What to work on: After locating the line that holds "# the make line", transcribe it and each following line to the end of the records, changing nothing and adding nothing.

Materials provided:
What follows belongs to an exercise in optimizing a design on an open flow for small area and few clock cycles per item; a production flow would make more cautious choices. Only simulation tests tie the RTL to the original design; equivalence was not proved.

==> flow/design.v, too long to show whole: its modules and the start of the top module <==
// module argb_unpremultiply_pixel_top: 992 lines
module argb_unpremultiply_pixel_top (
    input  logic       i_clk,
    input  logic       i_rst_n,
    input  logic       i_valid,
    output logic       o_stall,
    input  logic [7:0] i_alpha,
    input  logic [7:0] i_red_in,
    input  logic [7:0] i_green_in,
    input  logic [7:0] i_blue_in,
    input  logic       i_region_end_in,
    output logic       o_valid,
    input  logic       i_stall,
    output logic [7:0] o_red_out,
    output logic [7:0] o_green_out,
    output logic [7:0] o_blue_out,
    output logic       o_wrapped,
    output logic       o_region_end_out
);
  // ...
==> flow/flow/run.sh <==
#!/bin/bash
# Own layout flow: the standard flow (standard.sh, all ORFS steps, standard synthesis)
# with one change: the port buffers that global placement inserts are
# sky130_fd_sc_hd__buf_1 cells (buffer_ports -buffer_cell) instead of ORFS's pick.
# make's full output goes to own_flow.log; ORFS keeps each step's log under orfs/logs/.
set -euo pipefail
W=$PWD
python3 - "$W" <<'PY'
import sys, re, shlex
w = sys.argv[1]
s = open(w + "/standard.sh").read()
s, n = re.subn(r"(SYNTH_SCRIPT=\S+)", lambda m: m.group(1) + " "
               + shlex.quote("BUFFER_PORTS_ARGS=-buffer_cell sky130_fd_sc_hd__buf_1"), s)
assert n == 1, "SYNTH_SCRIPT not found in standard.sh"
open(w + "/own_standard.sh", "w").write(s)
PY
bash "$W/own_standard.sh" > "$W/own_flow.log" 2>&1
==> flow/standard.sh <==
#!/bin/bash
# synth_recipe.tcl (not shown) runs the flow's synth.tcl, then flattens the netlist and writes it again
# the make line also repeats each setting of config.mk as NAME=value (left out here)
make -C /OpenROAD-flow-scripts/flow DESIGN_CONFIG=/design/flow/config.mk WORK_HOME=/design/flow/orfs CLKGATE_MAP_FILE= SYNTH_SCRIPT=/design/flow/synth_recipe.tcl "${@:-finish}"
==> flow/config.mk <==
export PLATFORM = sky130hd
export DESIGN_NAME = argb_unpremultiply_pixel_top
export DESIGN_NICKNAME = argb_unpremultiply_pixel_top
export VERILOG_FILES = /design/flow/design.v
export SDC_FILE = /design/flow/constraint.sdc
export NUM_CORES = 4
export LEC_CHECK = 0
export ABC_AREA = 1
export CAP_MARGIN = 20
export CORE_MARGIN = 2
export CORE_UTILIZATION = 60
export PLACE_DENSITY = 0.75
export SETUP_SLACK_MARGIN = -0.45
export SLEW_MARGIN = 20
==> flow/constraint.sdc <==
create_clock -name core_clock -period 9.5 [get_ports {i_clk}]
set_input_delay 1.9000 -clock core_clock [delete_from_list [all_inputs] [get_ports {i_clk}]]
set_output_delay 1.9000 -clock core_clock [all_outputs]
set_load 0.01 [all_outputs]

Finished exercise:
# the make line also repeats each setting of config.mk as NAME=value (left out here)
make -C /OpenROAD-flow-scripts/flow DESIGN_CONFIG=/design/flow/config.mk WORK_HOME=/design/flow/orfs CLKGATE_MAP_FILE= SYNTH_SCRIPT=/design/flow/synth_recipe.tcl "${@:-finish}"
==> flow/config.mk <==
export PLATFORM = sky130hd
export DESIGN_NAME = argb_unpremultiply_pixel_top
export DESIGN_NICKNAME = argb_unpremultiply_pixel_top
export VERILOG_FILES = /design/flow/design.v
export SDC_FILE = /design/flow/constraint.sdc
export NUM_CORES = 4
export LEC_CHECK = 0
export ABC_AREA = 1
export CAP_MARGIN = 20
export CORE_MARGIN = 2
export CORE_UTILIZATION = 60
export PLACE_DENSITY = 0.75
export SETUP_SLACK_MARGIN = -0.45
export SLEW_MARGIN = 20
==> flow/constraint.sdc <==
create_clock -name core_clock -period 9.5 [get_ports {i_clk}]
set_input_delay 1.9000 -clock core_clock [delete_from_list [all_inputs] [get_ports {i_clk}]]
set_output_delay 1.9000 -clock core_clock [all_outputs]
set_load 0.01 [all_outputs]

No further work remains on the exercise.